→ **EXERCISE DETAILS**
Could you return, exactly as written, only the lines from the one holding "gnt_idx_o = '0;" through the final line of the records below?

......

[src/rtl/bank_pkg.sv]
// Shared bank definitions: opcodes, request field widths and the request payload struct.
// Imported by the bank-side arbiters and the bank top.
package bank_pkg;

    localparam logic [1:0] OP_READ  = 2'b00;
    localparam logic [1:0] OP_WRITE = 2'b01;

    localparam int unsigned ADDR_HI   = 31;
    localparam int unsigned ADDR_LO   = 4;
    localparam int unsigned ADDR_W    = ADDR_HI - ADDR_LO + 1;
    localparam int unsigned DATA_W    = 128;
    localparam int unsigned WBUF_ID_W = 8;

    typedef struct packed {
        logic [1:0]           opcode;
        logic [ADDR_W-1:0]    addr;
        logic [DATA_W-1:0]    data;
        logic [WBUF_ID_W-1:0] wbuffer_id;
    } bank_req_t;

endpackage : bank_pkg

[src/rtl/rr_arbiter.sv]
// Round-robin arbiter: one-hot grant to the first requester after ptr_i (wrapping).
// Ports:
//   req_i      N   request vector
//   ptr_i      W   index of the last winner; scanning starts at ptr_i+1
//   en_i       1   grant enable; no grant when low
//   gnt_o      N   one-hot grant (zero if no request or disabled)
//   gnt_idx_o  W   encoded index of the granted requester
// N must be a power of two so the W-bit index wraps naturally.
module rr_arbiter #(
    parameter int unsigned N = 4,
    parameter int unsigned W = 2
) (
    input  logic [N-1:0] req_i,
    input  logic [W-1:0] ptr_i,
    input  logic         en_i,
    output logic [N-1:0] gnt_o,
    output logic [W-1:0] gnt_idx_o
);

    // Priority scan from ptr_i+1 to ptr_i; the first hit wins.
    always_comb begin
        logic         found;
        logic [W-1:0] cand;
        gnt_o     = '0;
        gnt_idx_o = '0;
        found     = 1'b0;
        cand      = '0;
        for (int k = 1; k <= int'(N); k++) begin
            cand = ptr_i + W'(k);
            if (en_i && !found && req_i[cand]) begin
                found        = 1'b1;
                gnt_o[cand]  = 1'b1;
                gnt_idx_o    = cand;
            end
        end
    end

endmodule : rr_arbiter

......

→ **TASK SOLUTION**
        gnt_idx_o = '0;
        found     = 1'b0;
        cand      = '0;
        for (int k = 1; k <= int'(N); k++) begin
            cand = ptr_i + W'(k);
            if (en_i && !found && req_i[cand]) begin
                found        = 1'b1;
                gnt_o[cand]  = 1'b1;
                gnt_idx_o    = cand;
            end
        end
    end

endmodule : rr_arbiter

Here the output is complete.